Comments

1
This deal needs to be more closely vetted by the public. Its a terrible return on assets, and a poor use of increasingly scarce urban land that has a very low-density jobs use at present. The 3,200 direct, "induced and indirect" jobs is a stretch. The direct jobs existing is more like 900, and those could just as easily be accommodated in Tacoma, a Port that, unlike Seattle, does not need a $100 million annual taxpayer subsidy for its operations. Alternative uses could include light manufacturing, lab space, office, retail, etc, and generate a couple hundred jobs per acre over 88 acres with any reasonable urban density. With this "deal", each one of those trucking jobs and longshoremen jobs that we are unwilling to lose to Tacoma is costing us a fortune. The Port exists to serve the economic development of the region, not the other way around.
2
"Under terms of a contract to come before the port commission Dec. 11, the port will pay Hanjin a one-time $4 million fee upon execution of the contract, add capital improvements of up to $35 million, accept a less-favorable rate structure, and hand over five cranes to Hanjin for $1 each."
Expensive deal reached to keep Hanjin Sh…

Good thing Hanjin wasn't proposing to play basketball or the deal would have all kinds of scrutiny by people like Peter Steinbrueck (not him, he's on their payroll, but people like him).
3
If we can't give them direct subsidies, let's sell them assets at ridiculous subsidy prices!

Problem for Seattle and Tacoma is everyone else cooperates, whereas we have a stupid rivalry subsidized by two ports that actually are covered under one port authority.
4
Hey Goldy; do you think the Port would have been able to keep some concessions, if we didn't have some shit bag hedge fund manager threatening to fuck up the logistics chain for T46? No, you wouldn't think of that. Because it doesn't jibe with your preconceived a priori emotional attachment to fucking basketball arenas and sucking up to politicians who do the same.

Oh, and Mr. Baker-- go crawl back under that rock please.
5
@4 -- arena or not, it'd make little difference, because the Port of Seattle is what it's been for decades: completely incompetent, mismanaged, and a giant sinkhole of cash that fucks up most everything it touches.

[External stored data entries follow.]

==> flow/design.v <==
module PE (
    input              clk,
    input              CIM_en,
    input              STDW,  
    input              STDR,  
    input        [5:0] STD_A,  
    input        [3:0] weight_in,  
    input      [255:0] act_in,  
    output reg   [3:0] weight_out,  
    output reg  [13:0] PSUM  
);
reg  [255:0] weight;  
integer i;
always @(posedge clk) begin
    for (i = 0; i < 64; i = i+1) begin
        if (STDW && STD_A == i) begin  
            weight[4*i+3 -: 4] <= weight_in;
        end
    end
end
always@(*) begin
    weight_out = 4'b0;
    PSUM = 14'b0;
    if (STDW) begin  
    end
    else if (STDR) begin  
        weight_out = weight[4*STD_A+3 -: 4];
    end
    else begin  
        if (CIM_en) begin
            for (i = 0; i < 64; i = i+1) begin
                PSUM = PSUM + weight[4*i+3 -: 4] * act_in[4*i+3 -: 4];  
            end
        end
    end
end
endmodule
Settings: LEC_CHECK=0, CAP_MARGIN=20, CORE_MARGIN=2, CORE_UTILIZATION=40, CTS_CLUSTER_DIAMETER=100, CTS_CLUSTER_SIZE=15, PLACE_DENSITY_LB_ADDON=0.09, SLEW_MARGIN=20, TNS_END_PERCENT=15; clock period 20.0 ns.
run.sh (not shown) runs the stock make flow with config.mk's settings and CLKGATE_MAP_FILE=.
The starting point finished clean.
Next try:
Settings changed: CORE_ASPECT_RATIO set to 1.42, CORE_UTILIZATION 40 to 57, PLACE_DENSITY set to 0.41, PLACE_DENSITY_LB_ADDON 0.09 to unset.
The new run produced a clean layout.
Routed wire length drops by a few percent.
Utilization increases by 19 points.
Critical path depth went up by 2.
Final cell count falls by a little under a tenth.
Worst hold slack is about the same.
Next try:
Settings changed: CELL_PAD_IN_SITES_DETAIL_PLACEMENT set to 2, CORE_ASPECT_RATIO 1.42 to unset, CORE_MARGIN 2 to 3, CORE_UTILIZATION 57 to 40, CTS_CLUSTER_DIAMETER 100 to unset, CTS_CLUSTER_SIZE 15 to 30, GPL_ROUTABILITY_DRIVEN set to 1, HOLD_SLACK_MARGIN set to 0.12, MAX_ROUTING_LAYER set to met4, PLACE_DENSITY 0.41 to unset, PLACE_DENSITY_LB_ADDON set to 0.21, SETUP_SLACK_MARGIN set to 0.66, SLEW_MARGIN 20 to 40, TNS_END_PERCENT 15 to unset.
Result: The changed run completed with no timing, DRC or antenna violations. Critical path depth falls by 2. Sequential share of layout area falls by 0.38 points. Maximum frequency falls by 2.6%. Design area rises by 2.6%. Setup slack loses 0.50 ns. Wire length rises by about 34%. Final cell count rises by about 9%. Die size rises by about 43%. Via count rises by about 8%. Non-clock buffer count rises by 1. Clock-buffer cell count rises by 21.
Next try:
Settings changed: CELL_PAD_IN_SITES_DETAIL_PLACEMENT 2 to unset, CORE_ASPECT_RATIO set to 0.5, CORE_MARGIN 3 to 2, CTS_CLUSTER_DIAMETER set to 100, CTS_CLUSTER_SIZE 30 to 15, GPL_ROUTABILITY_DRIVEN 1 to unset, HOLD_SLACK_MARGIN 0.12 to unset, MAX_ROUTING_LAYER met4 to unset, PLACE_DENSITY_LB_ADDON 0.21 to 0.09, SETUP_SLACK_MARGIN 0.66 to unset, SLEW_MARGIN 40 to 20, TNS_END_PERCENT set to 15.
Clock-buffer cell count came out lower by 18.
Next try:
Settings changed: CAP_MARGIN 20 to 40, CELL_PAD_IN_SITES_DETAIL_PLACEMENT set to 2, CORE_ASPECT_RATIO 0.5 to unset, CORE_MARGIN 2 to 3, CTS_CLUSTER_DIAMETER 100 to unset, CTS_CLUSTER_SIZE 15 to 81, PLACE_DENSITY_LB_ADDON 0.09 to 0.21, SETUP_SLACK_MARGIN set to 0.66, SLEW_MARGIN 20 to 35, TNS_END_PERCENT 15 to unset.
Outcome: Count of clock-buffer cells in the layout is higher by 16; worst hold slack improved by 0.024 ns; die size is higher slightly.


run A:
RTL: the design.v shown in full above, as it stands there.
make LEC_CHECK=0 CAP_MARGIN=20 CORE_MARGIN=2 CORE_UTILIZATION=72 MAX_ROUTING_LAYER=met4 PLACE_DENSITY=0.65 SLEW_MARGIN=20 finish   # period 13.8 ns
[run A] flow finished | final checks: failed | reasons: setup timing
The inputs of run B differ from those of run A as listed below.
Settings: changing CORE_UTILIZATION from 72 to 45; removing MAX_ROUTING_LAYER (formerly met4); removing PLACE_DENSITY (formerly 0.65); changing the clock period (ns, I/O delays scaled along) from 13.8 to 11.7.
==> results <==
- On buffer-and-inverter tally for the worst setup path: run B sits above run A.
- What run A reported for detail-routed via count per cell has to be multiplied by 0.852 to get the figure for run B.
- STATUS run=run B STAGES=ALL_DONE FINAL_CHECKS=FAILED CAUSE=setup timing
- When run B is measured against run A, its post-detailed-placement cell area turns out about 5.4% higher.
diff inputs: run B => run C
Settings: CORE_UTILIZATION now 67, was 45; the clock period (ns, I/O delays scaled along) now 18.6, was 11.7.
--- outcome ---
Run C finished all stages; the layout is clean. Core utilization: run C higher than run B. In run C, area added between synthesis and finish is lower than in run B. Run C vs. run B: overall via count from detail_route moved down, placement-stage worst setup slack increased 3.82 ns, instance area after placement moved down. Routed wire length on run C is down relative to run B. In run C the share of the cycle needed by the critical path after routing turned out 23 points lower than in run B. Run comparison: run B critical-path cell with the highest stage delay sky130_fd_sc_hd__fa_2; run C critical-path cell with the highest stage delay sky130_fd_sc_hd__fa_1.


// PE: RTL as listed in full above, without the edits since
==> flow/config.mk <==
export PLATFORM = sky130hd
export DESIGN_NAME = PE
export DESIGN_NICKNAME = PE
export VERILOG_FILES = /design/flow/design.v
export SDC_FILE = /design/flow/constraint.sdc
export NUM_CORES = 4
export LEC_CHECK = 0
export ABC_AREA = 1
export CAP_MARGIN = 20
export CELL_PAD_IN_SITES_DETAIL_PLACEMENT = 2
export CORE_ASPECT_RATIO = 1.41
export CORE_MARGIN = 3
export CORE_UTILIZATION = 40
export CTS_CLUSTER_SIZE = 30
export GPL_ROUTABILITY_DRIVEN = 1
export HOLD_SLACK_MARGIN = 0.12
export MAX_ROUTING_LAYER = met4
export PLACE_DENSITY_LB_ADDON = 0.21
export SETUP_SLACK_MARGIN = 0.66
export SLEW_MARGIN = 40
==> flow/constraint.sdc <==
create_clock -name core_clock -period 20.0 [get_ports {clk}]
set_input_delay 4.0000 -clock core_clock [delete_from_list [all_inputs] [get_ports {clk}]]
set_output_delay 4.0000 -clock core_clock [all_outputs]
set_load 0.01 [all_outputs]
Change:
Settings changed: ABC_AREA 1 to not set, CELL_PAD_IN_SITES_DETAIL_PLACEMENT 2 to not set, CORE_ASPECT_RATIO 1.41 to not set, CORE_MARGIN 3 to 2, CTS_CLUSTER_SIZE 30 to not set, GPL_ROUTABILITY_DRIVEN 1 to not set, HOLD_SLACK_MARGIN 0.12 to not set, MAX_ROUTING_LAYER met4 to not set, PLACE_DENSITY_LB_ADDON 0.21 to not set, SETUP_SLACK_MARGIN 0.66 to not set, SLEW_MARGIN 40 to 20.
Clock period 20.0 ns to 18.6 ns, I/O delays scaled along.
What happened: The new run finished clean; setup slack is worse by 0.11 ns; cell count went down by 18%; non-clock buffer count decreases by 8; wire length drops by 39%.
Change:
Settings changed: CORE_UTILIZATION 40 to 72, MAX_ROUTING_LAYER set to met4.
Clock period 18.6 ns to 12.2 ns, I/O delays scaled along.
What happened: This time the run reached the layout checks and failed them: negative setup slack. Synthesized cell count stays the same. Wire length came out lower by 0.57%. Design area came out higher by 4.2%. Worst setup slack got worse by 2.5 ns. Global-route usage came out higher by 20 points. Clock-buffer cell count came out lower by 7. First-iteration DRC count came out higher by 61%. Critical path depth is unchanged.


// PE: RTL as listed in full above, without the edits since
export LEC_CHECK = 0
export ABC_AREA = 1
export CAP_MARGIN = 20
export CELL_PAD_IN_SITES_GLOBAL_PLACEMENT = 2
export CORE_MARGIN = 2
export CORE_UTILIZATION = 18
export CTS_CLUSTER_DIAMETER = 303
export GPL_TIMING_DRIVEN = 0
export SLEW_MARGIN = 15
export TNS_END_PERCENT = 5
create_clock -name core_clock -period 23.1 [get_ports {clk}]
Edit:
Settings changed: ABC_AREA 1 to unset, CELL_PAD_IN_SITES_GLOBAL_PLACEMENT 2 to unset, CORE_UTILIZATION 18 to 40, CTS_CLUSTER_DIAMETER 303 to unset, GPL_TIMING_DRIVEN 0 to unset, SLEW_MARGIN 15 to 20, TNS_END_PERCENT 5 to unset.
Clock period 23.1 ns to 20.0 ns, I/O delays scaled along.
Result: The new run completed without violations. First-iteration DRC count decreases by 18%. Clock-buffer cell count is unchanged. Critical path depth decreases by 1. Synthesized cell count decreases by 23%. Final cell count decreases by 35%.


== job 5776 ==
Starts from the design.v that is shown in full above.
==> flow/config.mk <==
export PLATFORM = sky130hd
export DESIGN_NAME = PE
export DESIGN_NICKNAME = PE
export VERILOG_FILES = /design/flow/design.v
export SDC_FILE = /design/flow/constraint.sdc
export NUM_CORES = 4
export LEC_CHECK = 0
export CAP_MARGIN = 20
export CELL_PAD_IN_SITES_GLOBAL_PLACEMENT = 1
export CORE_ASPECT_RATIO = 1.57
export CORE_MARGIN = 10
export CORE_UTILIZATION = 58
export CTS_CLUSTER_SIZE = 11
export GPL_ROUTABILITY_DRIVEN = 1
export MAX_ROUTING_LAYER = met4
export PLACE_DENSITY = 0.7
export SLEW_MARGIN = 0
export TNS_END_PERCENT = 15
==> flow/constraint.sdc <==
create_clock -name core_clock -period 31.1 [get_ports {clk}]
set_input_delay 6.2200 -clock core_clock [delete_from_list [all_inputs] [get_ports {clk}]]
set_output_delay 6.2200 -clock core_clock [all_outputs]
set_load 0.01 [all_outputs]
Job 5776 went all the way through the flow, and no timing, DRC or antenna check failed.
Input changes introduced in job 4140 (baseline for comparison: job 5776):
Settings: a change of CORE_UTILIZATION from 58 to 25; a change of CORE_MARGIN from 10 to 2; a deleted CTS_CLUSTER_SIZE that had been 11; a deleted CELL_PAD_IN_SITES_GLOBAL_PLACEMENT that had been 1; a deleted MAX_ROUTING_LAYER that had been met4; a change of SLEW_MARGIN from 0 to 20; a deleted PLACE_DENSITY that had been 0.7; a deleted TNS_END_PERCENT that had been 15; a deleted GPL_ROUTABILITY_DRIVEN that had been 1; a deleted CORE_ASPECT_RATIO that had been 1.57; a change of the clock period (ns, I/O delays scaled along) from 31.1 to 27.0.
Notes after the runs:
Every stage of the flow completed for job 4140, and the final layout passed the timing, DRC and antenna checks. Between job 5776 and job 4140, the flow reports count of clock-buffer cells in the layout increasing by more than 10%. Synthesized area: job 4140 vs job 5776 identical. Initial antenna violation count delta for job 4140 relative to job 5776: 34 higher. Critical path depth up 2 in job 4140 wrt job 5776. Combinational gate area: job 4140 vs job 5776, no meaningful difference.
Input-level comparison between job 3310 and job 4140:
Settings: setting CTS_CLUSTER_SIZE to 17 for the first time; changing CORE_UTILIZATION from 25 to 72; setting CTS_CLUSTER_DIAMETER to 88 for the first time; changing the clock period (ns, I/O delays scaled along) from 27.0 to 10.8.
Notes after the runs:
- Between job 4140 and job 3310, the flow reports die outline height decreasing by more than a quarter.
- Transition time of the tightest slew-check pin (job 3310 over job 4140): increase, 0.14 ns
- Critical path buffer and inverter count for job 3310: 3 down relative to job 4140
- Compare job 3310 and job 4140 | final HPWL from detailed placement lower: job 3310
- Looking at final-layout clock-cell area share, job 3310 sits below job 4140.
- Job 3310 -> stages 100% | layout checks FAIL | setup timing
- Job 3310 vs. job 4140: total wirelength of the detailed-routed design fell by 1.8%; post-route cell area rose by about 3.4%.
diff inputs: job 3310 => job 6397
Settings: CORE_UTILIZATION changed from 72 to 23; CTS_CLUSTER_SIZE removed (was 17); CTS_CLUSTER_DIAMETER removed (was 88); the clock period (ns, I/O delays scaled along) changed from 10.8 to 22.6.
--- outcome ---
Row number of antenna violations at the first check in global routing: job 6397 higher / job 3310 lower
The flip-flop count on job 6397 is in line with that on job 3310.
Floorplan die height, job 6397 vs job 3310: up by more than half
Summary of job 6397 over job 3310: setup slack of the critical path after layout increased 5.98 ns; die area +about 200%; first-pass GRT wire length went up by 2.8%.
From job 3310 to job 6397 the numbers moved as follows: synthesis-to-layout area growth decreased by 3.5 points relative to the old numbers; post-detailed-routing wire length rose by 7400 µm; clock buffer instance count of the final layout now sits higher.
Job 6397 was carried through to the last stage, and its layout satisfied the timing, DRC and antenna checks.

Seattle is getting destroyed by Tacoma because Tacoma is doing a better job. And now to avoid somebody else moving to Tacoma they're essentially taking property taxes and dumping them directly into the pockets of a giant shipping company. Great job!
6
For the life of me, I cannot understand why Seattleites are so attached to a handful of cushy crane-operator jobs that pay well over $100,000 a year and many more in horrendously polluting, short-haul trucking that pay slave wages and cause horrific congestion, all so we can race to the bottom with Tacoma over how much wasteful plastic shit we can import from China. Shit that will be in a landfill in Eastern Washington within months.
7
@4, keep paying clerks $150,000 a year and complain about "externalities" and see what that gets you.
8
Our glory days are behind us. Time to bail out of this ghost town before property values crash.
9
@6 there aren't just six figure crane jobs on the line, my company would lose stable jobs if Hanjin left. it's already skinny in Seattle for shipping traffic, tugs, fuel barges, environmental firms all employ a decent amount of people at a living wage with most being good union jobs. My company would have to downsize 10 people to make sure they don't spill bunker oil into our puget sound. I know it isn't a lot of employees but ask them, I'm sure they think their jobs matter.
That and I don't want to move to Tacoma!
There is a whole other job force on the water that shipping supports.
Way to be a narrow minded landlubber!
10
@9: You can sell hot dogs and parking spaces in SoDo in ten years. Just thank Goldy, Mr. Baker and his shills for that.